**What you are asked to do**. Produce an exact copy of the lines below, starting at the first and ending with the line containing "export SYNTH_HDL_FRONTEND = slang".

-------

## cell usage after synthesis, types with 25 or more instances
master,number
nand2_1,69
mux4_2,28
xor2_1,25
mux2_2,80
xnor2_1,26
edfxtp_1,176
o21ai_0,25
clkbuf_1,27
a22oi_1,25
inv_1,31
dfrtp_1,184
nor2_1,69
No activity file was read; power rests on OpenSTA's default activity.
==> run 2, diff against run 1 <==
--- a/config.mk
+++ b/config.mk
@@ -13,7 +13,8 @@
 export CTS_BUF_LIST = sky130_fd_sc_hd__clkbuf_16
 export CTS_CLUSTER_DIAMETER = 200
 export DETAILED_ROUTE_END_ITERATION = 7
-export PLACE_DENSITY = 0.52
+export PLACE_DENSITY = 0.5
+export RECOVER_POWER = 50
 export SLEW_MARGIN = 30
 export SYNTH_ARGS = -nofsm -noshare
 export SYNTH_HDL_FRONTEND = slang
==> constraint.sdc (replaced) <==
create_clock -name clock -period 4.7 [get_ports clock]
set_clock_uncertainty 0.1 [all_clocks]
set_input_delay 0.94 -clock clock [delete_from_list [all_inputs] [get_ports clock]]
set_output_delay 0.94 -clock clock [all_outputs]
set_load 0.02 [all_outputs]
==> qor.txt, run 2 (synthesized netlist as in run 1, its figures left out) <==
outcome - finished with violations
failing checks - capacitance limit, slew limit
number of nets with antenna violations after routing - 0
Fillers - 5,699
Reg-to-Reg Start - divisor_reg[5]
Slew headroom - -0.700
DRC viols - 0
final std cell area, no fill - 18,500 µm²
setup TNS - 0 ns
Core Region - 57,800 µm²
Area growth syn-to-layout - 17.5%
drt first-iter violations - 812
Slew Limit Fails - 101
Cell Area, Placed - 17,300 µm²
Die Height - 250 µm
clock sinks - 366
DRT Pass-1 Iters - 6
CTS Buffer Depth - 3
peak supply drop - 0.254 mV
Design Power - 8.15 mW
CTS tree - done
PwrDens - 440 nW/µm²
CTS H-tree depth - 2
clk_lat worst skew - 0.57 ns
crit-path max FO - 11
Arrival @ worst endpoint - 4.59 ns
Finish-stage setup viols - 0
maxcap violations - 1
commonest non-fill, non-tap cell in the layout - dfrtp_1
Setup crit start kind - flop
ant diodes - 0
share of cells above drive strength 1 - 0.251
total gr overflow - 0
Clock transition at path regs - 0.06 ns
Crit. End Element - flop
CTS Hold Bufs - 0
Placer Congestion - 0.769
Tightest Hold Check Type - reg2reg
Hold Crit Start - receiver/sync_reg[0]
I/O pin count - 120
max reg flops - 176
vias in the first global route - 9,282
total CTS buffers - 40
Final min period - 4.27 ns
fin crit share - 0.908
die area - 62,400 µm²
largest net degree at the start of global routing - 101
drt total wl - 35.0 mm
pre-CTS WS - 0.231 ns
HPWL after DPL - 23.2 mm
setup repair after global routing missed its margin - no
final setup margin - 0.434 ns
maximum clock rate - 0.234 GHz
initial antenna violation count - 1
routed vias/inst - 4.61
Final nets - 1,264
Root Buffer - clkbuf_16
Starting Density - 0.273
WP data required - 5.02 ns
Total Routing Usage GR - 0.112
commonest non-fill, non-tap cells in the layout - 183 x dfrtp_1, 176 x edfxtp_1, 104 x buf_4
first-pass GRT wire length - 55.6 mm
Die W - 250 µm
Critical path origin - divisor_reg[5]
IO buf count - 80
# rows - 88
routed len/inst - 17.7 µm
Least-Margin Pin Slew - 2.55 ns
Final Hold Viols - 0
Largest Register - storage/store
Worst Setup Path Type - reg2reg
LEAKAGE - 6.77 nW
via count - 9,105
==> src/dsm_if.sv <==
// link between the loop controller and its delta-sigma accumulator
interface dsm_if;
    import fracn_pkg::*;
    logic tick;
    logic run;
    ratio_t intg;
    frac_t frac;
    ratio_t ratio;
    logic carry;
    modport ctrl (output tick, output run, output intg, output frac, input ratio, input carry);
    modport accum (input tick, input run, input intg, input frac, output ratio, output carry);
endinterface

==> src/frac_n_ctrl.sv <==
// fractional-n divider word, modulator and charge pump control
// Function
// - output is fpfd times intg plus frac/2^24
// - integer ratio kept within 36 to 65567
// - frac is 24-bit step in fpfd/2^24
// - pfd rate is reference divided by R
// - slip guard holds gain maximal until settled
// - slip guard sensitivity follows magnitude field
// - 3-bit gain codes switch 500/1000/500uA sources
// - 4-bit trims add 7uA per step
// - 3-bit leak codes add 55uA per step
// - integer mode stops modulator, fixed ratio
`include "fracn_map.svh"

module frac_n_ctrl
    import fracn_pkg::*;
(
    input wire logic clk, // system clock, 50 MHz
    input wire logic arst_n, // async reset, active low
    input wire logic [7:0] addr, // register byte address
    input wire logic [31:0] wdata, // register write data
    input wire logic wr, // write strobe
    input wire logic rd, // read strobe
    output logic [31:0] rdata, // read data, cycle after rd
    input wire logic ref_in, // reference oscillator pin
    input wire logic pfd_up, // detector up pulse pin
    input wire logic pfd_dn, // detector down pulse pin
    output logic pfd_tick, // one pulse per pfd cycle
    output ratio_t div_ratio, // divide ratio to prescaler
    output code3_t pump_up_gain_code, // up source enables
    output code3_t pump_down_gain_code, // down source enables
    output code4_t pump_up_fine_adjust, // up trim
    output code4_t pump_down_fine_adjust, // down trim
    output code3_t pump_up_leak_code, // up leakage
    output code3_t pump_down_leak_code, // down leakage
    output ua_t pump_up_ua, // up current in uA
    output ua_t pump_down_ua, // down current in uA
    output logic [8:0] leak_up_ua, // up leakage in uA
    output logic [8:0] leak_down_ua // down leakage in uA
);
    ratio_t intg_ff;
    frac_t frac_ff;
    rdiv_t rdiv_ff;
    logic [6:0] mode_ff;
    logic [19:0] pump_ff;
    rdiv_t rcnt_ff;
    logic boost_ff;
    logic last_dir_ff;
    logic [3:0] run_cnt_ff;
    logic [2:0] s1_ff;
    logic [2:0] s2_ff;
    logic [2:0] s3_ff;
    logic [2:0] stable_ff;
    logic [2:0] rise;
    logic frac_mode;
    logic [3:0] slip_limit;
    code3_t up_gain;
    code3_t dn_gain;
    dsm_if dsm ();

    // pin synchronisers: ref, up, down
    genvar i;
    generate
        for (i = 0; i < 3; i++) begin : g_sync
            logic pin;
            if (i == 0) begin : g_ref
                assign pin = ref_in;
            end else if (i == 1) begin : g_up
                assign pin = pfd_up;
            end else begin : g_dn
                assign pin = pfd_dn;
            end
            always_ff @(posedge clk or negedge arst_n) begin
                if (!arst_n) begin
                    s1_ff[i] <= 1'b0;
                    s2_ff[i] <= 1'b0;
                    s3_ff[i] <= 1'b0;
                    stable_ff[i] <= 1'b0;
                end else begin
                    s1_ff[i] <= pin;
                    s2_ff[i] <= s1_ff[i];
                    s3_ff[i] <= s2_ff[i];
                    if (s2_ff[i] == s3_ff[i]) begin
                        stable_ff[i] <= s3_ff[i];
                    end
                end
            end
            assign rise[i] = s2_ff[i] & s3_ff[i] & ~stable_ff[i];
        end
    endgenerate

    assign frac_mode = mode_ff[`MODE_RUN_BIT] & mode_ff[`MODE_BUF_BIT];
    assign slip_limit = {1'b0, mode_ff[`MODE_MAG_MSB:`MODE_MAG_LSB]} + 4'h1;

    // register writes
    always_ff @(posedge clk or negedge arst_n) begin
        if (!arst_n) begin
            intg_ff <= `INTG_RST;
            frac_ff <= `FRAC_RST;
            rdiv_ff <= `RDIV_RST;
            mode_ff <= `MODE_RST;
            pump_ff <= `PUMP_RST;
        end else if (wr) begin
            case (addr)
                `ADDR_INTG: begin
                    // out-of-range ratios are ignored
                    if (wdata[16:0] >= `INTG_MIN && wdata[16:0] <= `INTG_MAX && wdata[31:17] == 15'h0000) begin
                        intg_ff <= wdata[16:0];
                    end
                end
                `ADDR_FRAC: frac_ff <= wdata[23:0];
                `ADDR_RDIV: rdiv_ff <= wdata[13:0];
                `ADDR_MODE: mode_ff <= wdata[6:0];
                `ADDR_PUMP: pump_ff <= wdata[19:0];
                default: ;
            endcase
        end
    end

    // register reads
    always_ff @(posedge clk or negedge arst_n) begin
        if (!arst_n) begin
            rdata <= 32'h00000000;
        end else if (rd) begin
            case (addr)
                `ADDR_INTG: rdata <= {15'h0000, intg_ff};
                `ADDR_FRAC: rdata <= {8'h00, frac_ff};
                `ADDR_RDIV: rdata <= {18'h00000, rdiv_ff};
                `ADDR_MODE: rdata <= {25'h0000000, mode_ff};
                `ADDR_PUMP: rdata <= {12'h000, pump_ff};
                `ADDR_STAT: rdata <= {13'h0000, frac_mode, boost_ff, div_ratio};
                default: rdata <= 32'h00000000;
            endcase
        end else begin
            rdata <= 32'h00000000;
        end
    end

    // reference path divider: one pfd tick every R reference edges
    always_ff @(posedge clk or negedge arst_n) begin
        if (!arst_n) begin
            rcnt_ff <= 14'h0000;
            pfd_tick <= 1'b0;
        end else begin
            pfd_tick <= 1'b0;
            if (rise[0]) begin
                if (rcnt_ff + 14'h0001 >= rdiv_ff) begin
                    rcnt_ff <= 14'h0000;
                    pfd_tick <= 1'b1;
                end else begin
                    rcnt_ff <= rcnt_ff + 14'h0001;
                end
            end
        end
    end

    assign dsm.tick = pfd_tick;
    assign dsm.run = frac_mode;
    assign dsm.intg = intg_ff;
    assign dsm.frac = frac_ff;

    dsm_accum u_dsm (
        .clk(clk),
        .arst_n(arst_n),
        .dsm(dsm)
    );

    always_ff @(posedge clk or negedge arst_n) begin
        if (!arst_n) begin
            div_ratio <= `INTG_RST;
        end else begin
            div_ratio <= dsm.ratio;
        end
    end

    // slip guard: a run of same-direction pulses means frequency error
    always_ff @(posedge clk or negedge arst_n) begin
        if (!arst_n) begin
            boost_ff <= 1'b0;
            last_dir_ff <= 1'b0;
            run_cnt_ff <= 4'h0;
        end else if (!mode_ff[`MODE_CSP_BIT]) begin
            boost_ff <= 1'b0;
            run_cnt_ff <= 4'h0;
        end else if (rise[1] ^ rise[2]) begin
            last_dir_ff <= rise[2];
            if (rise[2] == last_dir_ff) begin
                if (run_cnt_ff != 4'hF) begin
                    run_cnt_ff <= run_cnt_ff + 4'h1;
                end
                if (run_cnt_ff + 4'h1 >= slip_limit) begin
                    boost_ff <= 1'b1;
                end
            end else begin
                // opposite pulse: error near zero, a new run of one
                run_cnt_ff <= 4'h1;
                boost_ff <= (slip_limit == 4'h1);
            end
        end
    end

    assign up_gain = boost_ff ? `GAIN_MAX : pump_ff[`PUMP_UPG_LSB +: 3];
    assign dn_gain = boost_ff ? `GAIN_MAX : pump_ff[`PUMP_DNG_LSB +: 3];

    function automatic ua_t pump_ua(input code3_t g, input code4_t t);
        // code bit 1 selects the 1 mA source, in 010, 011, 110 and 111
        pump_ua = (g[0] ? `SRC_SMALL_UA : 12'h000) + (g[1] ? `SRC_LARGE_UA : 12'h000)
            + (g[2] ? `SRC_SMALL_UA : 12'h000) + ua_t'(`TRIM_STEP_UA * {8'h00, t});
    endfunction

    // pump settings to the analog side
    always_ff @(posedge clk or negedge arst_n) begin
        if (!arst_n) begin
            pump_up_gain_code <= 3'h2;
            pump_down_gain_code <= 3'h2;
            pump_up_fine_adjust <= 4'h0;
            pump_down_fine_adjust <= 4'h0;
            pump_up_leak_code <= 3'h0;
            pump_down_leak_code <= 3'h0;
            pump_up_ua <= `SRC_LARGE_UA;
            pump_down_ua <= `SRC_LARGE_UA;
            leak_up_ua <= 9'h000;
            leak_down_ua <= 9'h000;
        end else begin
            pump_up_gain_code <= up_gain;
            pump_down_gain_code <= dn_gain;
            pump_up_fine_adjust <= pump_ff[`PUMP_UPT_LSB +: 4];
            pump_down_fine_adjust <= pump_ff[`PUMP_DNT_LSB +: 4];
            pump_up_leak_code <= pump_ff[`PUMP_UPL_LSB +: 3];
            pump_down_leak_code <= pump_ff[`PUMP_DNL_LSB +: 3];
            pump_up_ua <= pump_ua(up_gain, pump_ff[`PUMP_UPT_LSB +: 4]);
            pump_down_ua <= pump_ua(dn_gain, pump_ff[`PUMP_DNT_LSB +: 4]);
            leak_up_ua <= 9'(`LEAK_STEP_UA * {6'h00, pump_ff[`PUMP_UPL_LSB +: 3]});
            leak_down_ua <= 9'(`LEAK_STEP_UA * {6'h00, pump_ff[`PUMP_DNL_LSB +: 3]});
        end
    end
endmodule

-------

**Answer**.
## cell usage after synthesis, types with 25 or more instances
master,number
nand2_1,69
mux4_2,28
xor2_1,25
mux2_2,80
xnor2_1,26
edfxtp_1,176
o21ai_0,25
clkbuf_1,27
a22oi_1,25
inv_1,31
dfrtp_1,184
nor2_1,69
No activity file was read; power rests on OpenSTA's default activity.
==> run 2, diff against run 1 <==
--- a/config.mk
+++ b/config.mk
@@ -13,7 +13,8 @@
 export CTS_BUF_LIST = sky130_fd_sc_hd__clkbuf_16
 export CTS_CLUSTER_DIAMETER = 200
 export DETAILED_ROUTE_END_ITERATION = 7
-export PLACE_DENSITY = 0.52
+export PLACE_DENSITY = 0.5
+export RECOVER_POWER = 50
 export SLEW_MARGIN = 30
 export SYNTH_ARGS = -nofsm -noshare
 export SYNTH_HDL_FRONTEND = slang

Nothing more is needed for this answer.